Schon bisher hafteten die gesetzlichen Vertreter(innen) juristischer Personen des Privatrechts deren Gläubiger(inne)n für den sogenannten Quotenschaden. Sie haben den Gläubiger(inne)n demnach die Differenz zwischen dem Betrag, den diese bei rechtzeitiger Stellung des Insolvenzantrags auf ihre Forderung erhalten hätten, und dem, den sie später tatsächlich erhalten haben, zu ersetzen. Diese Regelung gilt unverändert für alle juristischen Personen des Privatrechts fort. Gleiches gilt nunmehr bei Führungslosigkeit des Unternehmens für die Mitglieder der genannten Aufsichtsorgane von AG, GmbH und Genossenschaft.
Strafrechtliche Aspekte
Daneben waren und sind die gesetzlichen Vertreter(innen) einer Aktiengesellschaft, GmbH oder Genossenschaft der Gesellschaft beziehungsweise Genossenschaft gegenüber grundsätzlich zum Ersatz von Zahlungen verpflichtet, die nach Eintritt von Zahlungsunfähigkeit oder Überschuldung geleistet wurden.

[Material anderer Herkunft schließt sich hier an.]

**config.mk**
```make
export PLATFORM = sky130hd
export DESIGN_NAME = ddr_rd_desc_exec
export DESIGN_NICKNAME = d
export VERILOG_FILES = /design/src/rtl/ddr_rd_desc_exec.sv
export SDC_FILE = /design/constraint.sdc
export NUM_CORES = 1
export LEC_CHECK = 0
export BUFFER_PORTS_ARGS = -buffer_cell sky130_fd_sc_hd__buf_2
export CELL_PAD_IN_SITES_DETAIL_PLACEMENT = 0
export CELL_PAD_IN_SITES_GLOBAL_PLACEMENT = 1
export CORE_AREA = 2 2 449 451
export CTS_BUF_LIST = sky130_fd_sc_hd__clkbuf_16
export DETAILED_ROUTE_END_ITERATION = 8
export DIE_AREA = 0 0 451 453
export PLACE_DENSITY_LB_ADDON = 0.1
export SYNTH_ARGS = -nofsm -noshare
export SYNTH_HDL_FRONTEND = slang
export SYNTH_SLANG_ARGS = --single-unit
```
**constraint.sdc**
```tcl
create_clock -name ddr_user_clk -period 5.5 [get_ports ddr_user_clk]
set_input_delay 0.55 -clock ddr_user_clk [delete_from_list [all_inputs] [get_ports ddr_user_clk]]
set_output_delay 0.55 -clock ddr_user_clk [all_outputs]
set_load 0.02 [all_outputs]
```
--- src/rtl/alu_tag_pipe.sv ---
// Shifts a {vld,id} tag alongside the ALU pipeline, so each tag leaves ALU_LAT cycles after it enters.
// It never stalls, and reset clears every stage so that in-flight operations are dropped.
module alu_tag_pipe
    import alu_pkg::*;
#(
    parameter int ALU_LAT = 2
) (
    input  logic clk,
    input  logic rst,
    input  tag_t i_tag,
    output tag_t o_tag,
    output logic o_busy
);

    tag_t [ALU_LAT-1:0] r_stage;

    always_ff @(posedge clk or posedge rst) begin
        if (rst) begin
            r_stage <= '0;
        end else begin
            r_stage[0] <= i_tag;
            for (int i = 1; i < ALU_LAT; i++) begin
                r_stage[i] <= r_stage[i-1];
            end
        end
    end

    assign o_tag = r_stage[ALU_LAT-1];

    always_comb begin
        o_busy = 1'b0;
        for (int i = 0; i < ALU_LAT; i++) begin
            o_busy = o_busy | r_stage[i].vld;
        end
    end

endmodule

Neben den zivilrechtlichen sind insbesondere auch die strafrechtlichen Konsequenzen zu beachten. Hierbei ist nicht nur an die in den §§ 283 bis 283d StGB (Strafgesetzbuch) geregelten Insolvenzstraftaten (Bankrott, Verletzung der Buchführungspflicht, Gläubigerbegünstigung und Schuldnerbegünstigung) gedacht. Im Vorfeld einer Insolvenz werden daneben häufig auch andere im StGB sanktionierte Straftaten (zum Beispiel die Nichtabführung von Arbeitnehmeranteilen zur Sozialversicherung, § 266a StGB) begangen.

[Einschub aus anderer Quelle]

**src/rtl/reduce_pkg.sv**
```systemverilog
// Shared types and constants for pseudo-Mersenne reduction.
// Defaults describe the Poly1305 field, P = 2^130 - 5.
package reduce_pkg;

   localparam int POLY1305_BITS = 130;
   localparam int POLY1305_C    = 5;
   localparam int PM_MAX_BITS   = 512;

   typedef enum logic [1:0] {
      IDLE,
      FOLD,
      FINAL,
      DONE
   } state_e;

   function automatic logic [PM_MAX_BITS-1:0] pm_modulus(
      input int n,
      input int c
   );
      logic [PM_MAX_BITS-1:0] one;
      one = PM_MAX_BITS'(1);
      return (one << n) - PM_MAX_BITS'(c);
   endfunction

endpackage

```
**src/rtl/pm_fold_unit.sv**
```systemverilog
// One combinational fold: x -> hi*C + lo, with a flag that hi is zero.
// With hi == 0 the fold is an identity.
module pm_fold_unit #(
   parameter int WORK_BITS = 259,
   parameter int MOD_BITS  = 130,
   parameter int MOD_C     = 5,
   parameter int C_BITS    = 3
) (
   input  logic [WORK_BITS-1:0] work_i,
   output logic [WORK_BITS-1:0] fold_o,
   output logic                 hi_zero_o
);

   localparam int HI_BITS = WORK_BITS - MOD_BITS;

   logic [HI_BITS-1:0]  hi;
   logic [MOD_BITS-1:0] lo;
   logic [C_BITS-1:0]   c;

   assign hi = work_i[WORK_BITS-1:MOD_BITS];
   assign lo = work_i[MOD_BITS-1:0];
   assign c  = C_BITS'(MOD_C);

   assign fold_o = ({{MOD_BITS{1'b0}}, hi}
                    * {{(WORK_BITS-C_BITS){1'b0}}, c})
                   + {{HI_BITS{1'b0}}, lo};

   assign hi_zero_o = (hi == '0);

endmodule

```
**src/rtl/reduce_mod_pseudo_mersenne.sv**
```systemverilog
// Streaming x mod (2^MOD_BITS - MOD_C) by iterative folding.
// Define REDUCE_CONST_TIME_EN for a fixed MAX_FOLDS fold count.
module reduce_mod_pseudo_mersenne
   import reduce_pkg::*;
#(
   parameter int IN_BITS   = 258,
   parameter int MOD_BITS  = POLY1305_BITS,
   parameter int MOD_C     = POLY1305_C,
   parameter int C_BITS    = 3,
   parameter int MAX_FOLDS = 3,
   parameter int TAG_BITS  = 4
) (
   input  logic                clk,
   input  logic                reset,
   input  logic                in_valid,
   output logic                in_ready,
   input  logic [IN_BITS-1:0]  in_data,
   input  logic [TAG_BITS-1:0] in_tag,
   output logic                out_valid,
   input  logic                out_ready,
   output logic [MOD_BITS-1:0] out_data,
   output logic [TAG_BITS-1:0] out_tag,
   output logic                out_err,
   output logic                busy
);

   localparam int WORK_BITS = IN_BITS + 1;
   localparam int CNT_BITS  = $clog2(MAX_FOLDS + 1);
   localparam logic [WORK_BITS-1:0] P =
      WORK_BITS'(pm_modulus(MOD_BITS, MOD_C));
   localparam logic [CNT_BITS-1:0] LAST_CNT =
      CNT_BITS'(MAX_FOLDS - 1);

   state_e              state_q, state_d;
   logic [WORK_BITS-1:0] work_q, work_d;
   logic [CNT_BITS-1:0]  fold_cnt_q, fold_cnt_d;
   logic [TAG_BITS-1:0]  tag_q, tag_d;
   logic [MOD_BITS-1:0]  out_data_q, out_data_d;
   logic [TAG_BITS-1:0]  out_tag_q, out_tag_d;
   logic                 out_err_q, out_err_d;
   logic                 out_valid_q, out_valid_d;

   logic [WORK_BITS-1:0] fold;
   logic                 hi_zero;
   logic                 last_fold;

   pm_fold_unit #(
      .WORK_BITS (WORK_BITS),
      .MOD_BITS  (MOD_BITS),
      .MOD_C     (MOD_C),
      .C_BITS    (C_BITS)
   ) u_fold (
      .work_i    (work_q),
      .fold_o    (fold),
      .hi_zero_o (hi_zero)
   );

`ifdef REDUCE_CONST_TIME_EN
   assign last_fold = (fold_cnt_q == LAST_CNT) | (hi_zero & 1'b0);
`else
   assign last_fold = (fold_cnt_q == LAST_CNT) | hi_zero;
`endif

   always_comb begin
      state_d     = state_q;
      work_d      = work_q;
      fold_cnt_d  = fold_cnt_q;
      tag_d       = tag_q;
      out_data_d  = out_data_q;
      out_tag_d   = out_tag_q;
      out_err_d   = out_err_q;
      out_valid_d = out_valid_q;
      unique case (state_q)
         IDLE: begin
            if (in_valid) begin
               work_d     = {1'b0, in_data};
               tag_d      = in_tag;
               fold_cnt_d = '0;
               state_d    = FOLD;
            end
         end
         FOLD: begin
            work_d     = fold;
            fold_cnt_d = fold_cnt_q + CNT_BITS'(1);
            if (last_fold) state_d = FINAL;
         end
         FINAL: begin
            out_err_d   = |work_q[WORK_BITS-1:MOD_BITS];
            out_data_d  = MOD_BITS'((work_q >= P) ? work_q - P : work_q);
            out_tag_d   = tag_q;
            out_valid_d = 1'b1;
            state_d     = DONE;
         end
         DONE: begin
            // out_data deliberately keeps its last value
            if (out_ready) begin
               out_valid_d = 1'b0;
               out_err_d   = 1'b0;
               state_d     = IDLE;
            end
         end
      endcase
   end

   always_ff @(posedge clk or posedge reset) begin
      if (reset) begin
         state_q     <= IDLE;
         work_q      <= '0;
         fold_cnt_q  <= '0;
         tag_q       <= '0;
         out_data_q  <= '0;
         out_tag_q   <= '0;
         out_err_q   <= 1'b0;
         out_valid_q <= 1'b0;
      end else begin
         state_q     <= state_d;
         work_q      <= work_d;
         fold_cnt_q  <= fold_cnt_d;
         tag_q       <= tag_d;
         out_data_q  <= out_data_d;
         out_tag_q   <= out_tag_d;
         out_err_q   <= out_err_d;
         out_valid_q <= out_valid_d;
      end
   end

   assign in_ready  = (state_q == IDLE);
   assign busy      = (state_q != IDLE);
   assign out_valid = out_valid_q;
   assign out_data  = out_data_q;
   assign out_tag   = out_tag_q;
   assign out_err   = out_err_q;

endmodule

```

Die bloße Verletzung der Insolvenzantragspflicht war - soweit hier relevant - bisher nur für gesetzliche Vertreter(innen) von Kapitalgesellschaften und Genossenschaften strafbewehrt (Freiheitsstrafe bis zu drei Jahren).
Diese gesetzlichen Regelungen sind durch das MoMiG in den seit dem 1. November 2008 geltenden § 15a Abs. 4 InsO übertragen worden. Dieser dehnt die Strafbarkeit einer Verletzung der Insolvenzantragspflicht auf alle juristischen Personen aus. Außerdem wird eine solche Verletzung durch die Aufsichtsorgane im Falle der Führungslosigkeit unter Strafe gestellt. Erstmals wäre bei wörtlicher Auslegung demnach auch die unterlassene, verspätete oder unrichtige Insolvenzantragstellung von gesetzlichen Vertreter(inne)n der im gemeinnützigen Bereich häufig vorkommenden Rechtsformen e.V. und Stiftung strafbewehrt. Ob diese Ausdehnung der Strafbarkeit beabsichtigt war, ist unklar. Aufgrund des eindeutigen Gesetzeswortlauts sollte bis zur höchstrichterlichen Klärung allerdings auch von der Strafbarkeit einer Verletzung der Insolvenzantragspflicht durch gesetzliche Vertreter(innen) von e.V. und Stiftungen ausgegangen werden.